Rosacea: Alzheimer’s of the Face

Is Rosacea Caused by Amyloid LL-37, as Alzheimer’s Is Caused by Anti-microbial Abeta?
A recent article in PLoS One (Thanks Daniel!) suggests that the amyloid beta (Abeta) proteins that aggregate to form fibrous plaques in the brain tissue of Alzheimer victims, function as typical defensive anti-microbial peptides (AMPs), similar to the LL-37 cathelicidin implicated in facial tissue in rosacea.  The structural and functional similarities of Abeta and LL-37 suggest to me that Alzheimer’s and rosacea may also be similar in initiation and treatment.  Let’s compare amyloids and AMPs.

[The figure shows a model protein (from ref.) used to examine stain binding to amyloids.  The stains appear to bind to aromatic amino acids spaced evenly between adjacent proteins, but adjacent basic amino acids (blue) are spaced the same way and provide sites for heparin binding.]

Amyloids:

• Amyloid proteins/peptides align into stacks and fibers
• Stacked beta sheets bind amyloid stains: Congo Red, Thioflavin-T
• Fibers form on anionic polymers: heparin, DNA
• Short amyloid stacks are toxic to cells
• Proteases produce multiple sizes of amyloid peptides

Anti-microbial Peptides:

• AMPS typically contain heparin-binding domains -- basic peptides/ plus charge
• Some AMPs, e.g.
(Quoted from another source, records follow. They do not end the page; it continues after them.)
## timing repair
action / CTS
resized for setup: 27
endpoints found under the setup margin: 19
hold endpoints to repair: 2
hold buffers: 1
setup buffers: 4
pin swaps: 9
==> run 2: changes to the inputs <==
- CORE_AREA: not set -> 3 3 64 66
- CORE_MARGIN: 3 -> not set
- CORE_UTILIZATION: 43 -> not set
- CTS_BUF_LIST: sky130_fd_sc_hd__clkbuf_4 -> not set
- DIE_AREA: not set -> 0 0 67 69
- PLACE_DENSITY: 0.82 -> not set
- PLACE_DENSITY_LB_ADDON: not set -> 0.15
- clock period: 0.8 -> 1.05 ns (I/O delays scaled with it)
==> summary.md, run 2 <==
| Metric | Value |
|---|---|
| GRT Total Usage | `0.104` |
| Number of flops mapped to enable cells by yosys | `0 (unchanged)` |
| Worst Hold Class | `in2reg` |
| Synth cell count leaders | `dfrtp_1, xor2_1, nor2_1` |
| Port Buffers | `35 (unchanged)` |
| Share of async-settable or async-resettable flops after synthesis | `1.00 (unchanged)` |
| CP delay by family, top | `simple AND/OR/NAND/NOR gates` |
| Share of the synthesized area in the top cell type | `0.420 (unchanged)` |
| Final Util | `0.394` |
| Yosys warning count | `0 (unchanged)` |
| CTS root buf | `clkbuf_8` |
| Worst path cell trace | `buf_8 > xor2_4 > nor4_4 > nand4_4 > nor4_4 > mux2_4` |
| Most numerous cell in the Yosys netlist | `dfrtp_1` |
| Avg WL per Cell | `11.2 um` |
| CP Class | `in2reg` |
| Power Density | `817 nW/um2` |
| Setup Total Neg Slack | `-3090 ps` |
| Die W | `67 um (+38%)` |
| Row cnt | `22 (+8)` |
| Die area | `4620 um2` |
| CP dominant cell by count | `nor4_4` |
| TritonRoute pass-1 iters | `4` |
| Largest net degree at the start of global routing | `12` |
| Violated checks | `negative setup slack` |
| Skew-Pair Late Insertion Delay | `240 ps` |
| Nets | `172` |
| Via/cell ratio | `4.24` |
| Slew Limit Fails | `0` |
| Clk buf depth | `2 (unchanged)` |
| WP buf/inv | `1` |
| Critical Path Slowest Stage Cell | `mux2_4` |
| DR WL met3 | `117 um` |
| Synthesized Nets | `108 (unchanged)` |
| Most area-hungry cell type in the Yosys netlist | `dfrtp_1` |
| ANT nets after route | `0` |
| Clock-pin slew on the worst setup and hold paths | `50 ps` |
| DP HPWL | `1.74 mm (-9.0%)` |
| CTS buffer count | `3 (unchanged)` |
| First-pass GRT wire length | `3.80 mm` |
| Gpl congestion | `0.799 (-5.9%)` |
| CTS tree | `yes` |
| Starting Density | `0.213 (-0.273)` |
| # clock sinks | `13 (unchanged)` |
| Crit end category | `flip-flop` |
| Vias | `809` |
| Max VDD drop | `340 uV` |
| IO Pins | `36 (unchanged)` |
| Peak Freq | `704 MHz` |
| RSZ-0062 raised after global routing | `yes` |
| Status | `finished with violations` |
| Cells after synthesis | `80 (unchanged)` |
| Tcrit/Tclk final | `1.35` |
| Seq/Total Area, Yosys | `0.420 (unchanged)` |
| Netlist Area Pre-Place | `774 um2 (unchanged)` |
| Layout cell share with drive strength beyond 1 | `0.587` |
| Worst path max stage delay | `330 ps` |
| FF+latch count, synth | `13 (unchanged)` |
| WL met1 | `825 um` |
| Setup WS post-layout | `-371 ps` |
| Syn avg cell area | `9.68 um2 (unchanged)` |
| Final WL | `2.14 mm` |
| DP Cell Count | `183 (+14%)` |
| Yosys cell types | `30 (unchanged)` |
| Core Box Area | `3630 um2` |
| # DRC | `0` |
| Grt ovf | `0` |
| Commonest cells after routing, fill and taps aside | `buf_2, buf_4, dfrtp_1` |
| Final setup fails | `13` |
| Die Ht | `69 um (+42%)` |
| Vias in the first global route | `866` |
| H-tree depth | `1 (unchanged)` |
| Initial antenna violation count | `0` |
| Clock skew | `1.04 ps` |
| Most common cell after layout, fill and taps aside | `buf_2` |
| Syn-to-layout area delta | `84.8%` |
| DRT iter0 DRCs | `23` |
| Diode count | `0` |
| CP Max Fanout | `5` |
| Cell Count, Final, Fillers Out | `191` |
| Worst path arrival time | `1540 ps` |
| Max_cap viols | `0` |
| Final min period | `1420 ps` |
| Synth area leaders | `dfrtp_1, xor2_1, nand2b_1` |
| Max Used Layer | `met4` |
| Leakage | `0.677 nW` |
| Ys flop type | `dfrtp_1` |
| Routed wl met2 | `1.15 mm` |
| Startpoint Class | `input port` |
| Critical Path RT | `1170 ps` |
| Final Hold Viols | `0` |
LL-37, form fibers on DNA, heparin (stain with amyloid stains)
• Toxic to cell membranes
• Kallikrein stimulated by gut flora migrates to face and clips LL-37 to a smaller peptide that binds to host DNA and stimulates the TLR receptor to produce inflammation
• Stomach pepsin hydrolyzes dietary proteins into anti-microbial peptides (heparin is secreted by mast cells onto to the intestinal surface to protect from any amyloid-like effects)
• Defensins, cathelicidins and other AMPs are under transcriptional control of vitamin D receptor

Abeta Is Anti-microbial Like LL-37

Amyloid beta is the well-known source of the fibrous plaques forming brain lesions in Alzheimer’s disease.  The normal function of Abeta has not been firmly established.  The recent article shows data to support Abeta as an anti-microbial peptide comparable to LL-37 against several pathogenic bacteria and yeast.  Knock-out mice deprived of a gene corresponding to Abeta are susceptible to bacterial infections.  The anti-microbial activity present in extracts from Alzheimer’s disease brains was inactivated by anti-Abeta antibodies.
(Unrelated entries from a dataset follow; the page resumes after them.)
<file path="src/rtl/i2c_dma_hs.sv">
module i2c_dma_hs (
  input  logic clk,
  input  logic rst_n,
  input  logic cfg_dma_en,
  input  logic cfg_last,
  input  logic cfg_rx,
  input  logic cfg_ack,
  input  logic cfg_tc_ie,
  input  logic data_phase,
  input  logic dr_empty_ev,
  input  logic dr_full_ev,
  input  logic dma_wr,
  input  logic dma_rd,
  input  logic dma_eot,
  input  logic dma_eot_m1,
  input  logic rx_byte_start,
  input  logic byte_done,
  input  logic sw_stop,
  input  logic sw_tc_clr,
  output logic dma_req,
  output logic dr_empty,
  output logic dr_full,
  output logic tc_flag,
  output logic tc_irq,
  output logic ack_out,
  output logic stop_go
);

  logic empty_set, full_set, nack_arm, arm_set, stop_pend, stop_ok;

  assign empty_set = dr_empty_ev & data_phase & ~cfg_rx;
  assign full_set  = dr_full_ev  & data_phase &  cfg_rx;
  assign arm_set   = dma_eot_m1 & cfg_rx & cfg_last;
  assign stop_ok   = cfg_rx | (~cfg_dma_en & byte_done);

  always_ff @(posedge clk or negedge rst_n) begin
    if (!rst_n) begin
      dr_empty  <= 1'b0;
      dr_full   <= 1'b0;
      tc_flag   <= 1'b0;
      nack_arm  <= 1'b0;
      ack_out   <= 1'b0;
      stop_pend <= 1'b0;
    end else begin
      dr_empty  <= empty_set | (dr_empty & ~dma_wr);
      dr_full   <= full_set  | (dr_full  & ~dma_rd);
      tc_flag   <= dma_eot   | (tc_flag  & ~sw_tc_clr);
      nack_arm  <= arm_set   | (nack_arm & ~rx_byte_start);
      if (rx_byte_start) ack_out <= nack_arm ? 1'b0 : cfg_ack;
      stop_pend <= sw_stop | (stop_pend & ~stop_go);
    end
  end

  assign dma_req = cfg_dma_en & (cfg_rx ? dr_full : dr_empty);
  assign tc_irq  = tc_flag & cfg_tc_ie;
  assign stop_go = stop_pend & stop_ok;

  p_wr_clears_r1: assert property (@(posedge clk) disable iff (!rst_n)
    dma_wr && !dr_empty_ev |=> !dr_empty);
  p_rd_clears_r2: assert property (@(posedge clk) disable iff (!rst_n)
    dma_rd && !dr_full_ev |=> !dr_full);
  p_req_gone_r3: assert property (@(posedge clk) disable iff (!rst_n)
    $fell(cfg_dma_en) |-> !dma_req);
  p_ctrl_phase_r4: assert property (@(posedge clk) disable iff (!rst_n)
    !data_phase |=> !$rose(dr_empty) && !$rose(dr_full));
  p_eot_sets_r5: assert property (@(posedge clk) disable iff (!rst_n)
    dma_eot |=> tc_flag);
  p_nack_load_r6: assert property (@(posedge clk) disable iff (!rst_n)
    rx_byte_start && nack_arm |=> !ack_out);
  p_ack_hold_r8: assert property (@(posedge clk) disable iff (!rst_n)
    !rx_byte_start |=> $stable(ack_out));
  p_stop_kept_r9: assert property (@(posedge clk) disable iff (!rst_n)
    stop_pend && !stop_go |=> stop_pend);
  p_stop_once_r9: assert property (@(posedge clk) disable iff (!rst_n)
    stop_go && !sw_stop |=> !stop_go);

endmodule

</file>
<file path="config.mk">
export PLATFORM = sky130hd
export DESIGN_NAME = i2c_dma_hs
export DESIGN_NICKNAME = d
export VERILOG_FILES = /design/src/rtl/i2c_dma_hs.sv
export SDC_FILE = /design/constraint.sdc
export NUM_CORES = 1
export LEC_CHECK = 0
export BUFFER_PORTS_ARGS = -buffer_cell sky130_fd_sc_hd__buf_2
export CORE_AREA = 2 2 39 41
export DETAILED_ROUTE_END_ITERATION = 8
export DIE_AREA = 0 0 41 43
export GPL_TIMING_DRIVEN = 0
export PLACE_DENSITY_LB_ADDON = 0.12
export SLEW_MARGIN = 20
export SYNTH_ARGS = -nofsm -noshare
export SYNTH_HDL_FRONTEND = slang
export SYNTH_SLANG_ARGS = --single-unit
</file>
<file path="constraint.sdc">
create_clock -name clk -period 0.8 [get_ports clk]
set_clock_uncertainty 0.1 [all_clocks]
set_input_delay 0.16 -clock clk [delete_from_list [all_inputs] [get_ports clk]]
set_output_delay 0.16 -clock clk [all_outputs]
set_load 0.1 [all_outputs]
</file>
==> impl_metrics.yaml <==
synth:
  netlist_area_um2: 267.8
  syn-instance-count: 26
  synth_compound_area_share_pct: 17.76
  synth_edf_count: 0
  muxShareOfSynthArea_pct: 3.738
  synth.top_cells.by_area: "dfrtp_1, nor2b_1, inv_1, mux2i_1, nand3_1"
  synthArstFlopShare_pct: 100.0
  ys_seq_area_share_pct: 56.07
  yosysTopAreaCell: "dfrtp_1"
  synth_nets: 44
  synth_xor_area_share_pct: 0
  synthAdderAreaFrac_pct: 0
  synth-simple-area-share_pct: 16.82
  ys_ff_latch: 6
  synth_top_family_by_area: "compound AO/OA/AOI/OAI gates"
  synthFlopType: "dfrtp_1"
  yosys.area.top_type_share_pct: 56.07
  synth_most_common_cell: "dfrtp_1"
  synthDistinctLibCells: 14
  synth_warnings: 0
  synth.top_cells.by_count: "dfrtp_1, inv_1, nor2b_1"
  syn_area_per_cell_um2: 10.30
critical_path:
  path_delay_family: "flip-flops"
  path_class: "reg -> out"
  crit_start: "dr_full"
  r2r-start: "dr_empty"
  cp_data_arrival_time_ns: 1.11
  max_stage_delay_ns: 0.48
  path_buf_inv: 1
  cp_data_required_time_ns: 0.54
  cp_cell_sequence: "mux2i_4 -> nor2b_4 -> buf_12"
  startpoint_type: "register"
  crit_fanout: 2
  critPathSlowestCell: "dfrtp_4"
  cp-end-kind: "primary output"
floorplan:
  coreArea_mm2: 0.001384
  dieArea_mm2: 0.001763
  num_rows: 14
  die_w_um: 41
  ioPinCount: 25
  die_h_um: 43
  start_util_pct: 19.35
route:
  wl_met1_um: 273
  viasPerCell: 4.160
  drc_errors: 0
  wl_met2_um: 385
  wl_um: 713
  drt_iter0_drc: 3
  routedWlPerCell_um: 9.507
  vias: 312
  drtAntennaViolNets: 0
  wl_met3_um: 54
  highest_layer: "met3"
  dr.pass1.iters: 2
clock_network:
  clk-insertion-delay-late_ns: 0.24
  cts.sinks: 6
  path_clk_slew_ns: 0.05
  clockBufferDepth: 2
  cts_root_buffer: "clkbuf_4"
  cts_tree: "done"
  numCtsBuffers: 3
  htreeDepth: 1
  ctsHoldBuffers: 1
status:
  violations: "hold timing, setup timing"
  status: "finished, violations left"
grt:
  grt_max_degree: 7
  grt_usage_pct: 9.798
  antenna_found_initial: 0
  grt_pass1_wl_um: 1186
  overflow: 0
  grt_pass1_vias: 334
timing:
  worst_slack_ns: -0.5696
  max_freq_mhz: 730.1
  maxSlewViolCount: 0
  rsz0062_at_grt: "true"
  whs_ns: -0.02840
  worst_slew_pin_slew_ns: 0.1538
  min_period_ns: 1.370
  final.setup.tns_ns: -3.937
  hold_violations: 1
  setup_violations: 11
  relSlewSlack_pct: 89.53
  fin_crit_sh_pct: 171.2
layout:
  fillers: 134
  num-nets-final: 78
  diodes: 0
  syn_to_final_growth_pct: 138.3
  drive_gt1_share_pct: 72.88
min_path:
  hold_path.class: "in -> reg"
  min_from: "dma_rd"
placement:
  place_ws_ns: -0.5046
  routabilityCongestion: 0.5636
  port_buffers: 24
  hpwl_um: 528.5
power:
  p_int_mw: 0.7389
  power_frac_seq_pct: 31.1
  ir_drop_mv: 0.7150
  switching_share_pct: 36.20
  p_leak_nw: 0.3028
  pwr-share-clk_pct: 26.1
  power.density_mw_per_mm2: 1815
  p_comb_share_pct: 42.8
  power.switching_mw: 0.4192
run:
  drv_cap: 0
[metal layers]
layer | track usage (%) | vias to the layer above
met5 | 0 | -
met4 | 4.000 | 0
met3 | 3.665 | 0
met2 | 16.88 | 12
met1 | 9.836 | 145
li1 | - | 155
[state kept, by name, indices dropped and copies added, names as in the netlist]
name,flops
dr_empty,1
nack_arm,1
tc_flag,1
dr_full,1
ack_out,1
stop_pend,1
[cells in the final DEF (no fill, tap or decap), drive strengths merged]
master	Yosys	layout
buf	0	28
o22ai	1	1
dlygate4sd3	0	1
nor2b	3	3
inv	4	4
o21ai	2	2
nand2b	1	1
a31o	1	1
mux2i	1	1
o21a	1	1
dfrtp	6	6
nand3	2	2
clkbuf	0	4
nand2	1	1
and2	1	1
o21bai	1	1
a21o	1	1
[repair_timing]
| action | CTS | global route |
|---|---|---|
| pin swaps | 1 | 0 |
| gates resized for setup | 27 | 4 |
| gates cloned | 0 | 0 |
| setup buffers | 3 | 1 |
| setup endpoints to repair | 11 | 11 |
| endpoints found under the hold margin | 8 | 1 |
[kinds of logic after synthesis]
| family | Yosys count |
|---|---|
| AOI/OAI and AO/OA | 7 |
| DFF | 6 |
| and+or+nand+nor | 8 |
| buffers and inverters | 4 |
| muxes | 1 |
[path summary, 6_finish.rpt]
| kind | to | slack [ns] | cells after the start |
|---|---|---|---|
| max in group asynchronous | tc_flag | 0.25 | 2 |
| max | dma_req | -0.57 | 3 |
| min in group asynchronous | ack_out | 0.18 | 2 |
| min | dr_full | -0.03 | 2 |
| min reg2reg | nack_arm | 0.44 | 2 |
| max reg2reg | dr_empty | -0.28 | 4 |
[layout make-up]
class                   instances  area, um^2  share of cell area, %
well taps                      16       20.02                  3.137
clock buffers                   4       26.28                  4.118
multi-input cells              16       142.6                  22.35
repair buffers                 29       269.0                  42.16
flip-flops and latches          6       165.2                  25.88
inverters                       4       15.01                  2.353
[per-stage QoR]
stage	cells	util, %	power, mW	instance area [um^2]
6_report	75	46.11	1.158	638.1
5_1_grt	75	46.11	1.220	638.1
4_1_cts	74	44.39	1.163	614.3
3_5_place_dp	66	32.91	0.7232	455.4
3_3_place_gp	66	32.91	0.7211	455.4
2_1_floorplan	26	-	0.6354	315.3
[power by group through the flow]
stage	clock, mW	combinational [mW]	sequential [mW]
4_1_cts	0.324	0.479	0.361
5_1_grt	0.337	0.520	0.364
2_1_floorplan	0	0.147	0.488
3_3_place_gp	0	0.358	0.363
3_5_place_dp	0	0.360	0.363
6_report	0.303	0.495	0.360
(Power assumes the default switching activity.)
Implications of Abeta as an AMP Like LL-37

The similarities between AMPs and amyloid peptides suggest some implications for both Alzheimer’s disease and rosacea.  Vitamin D is a hormone that binds to a cytoplasmic receptor and the vitD/receptor complex then acts as a transcription factor that controls the expression of defensins in the intestines, LL-37 in facial skin and perhaps Abeta in brains.

Amyloids form fibers on a scaffolding of heparan sulfate (HS).  There is usually an excess of HS on the surface of cells and the HS is rapidly recycled back into cells.  During inflammation, mast cells release heparin, short fragments of HS, that should also inhibit amyloid fiber formation on HS.   Chronic inflammation, however, reduces HS production and may set the stage for amyloid fiber formation.  HS metabolism of the brain may be vitally important to the development of Alzheimer’s disease, especially since the increasing chronic inflammation of aging people should deplete brain HS.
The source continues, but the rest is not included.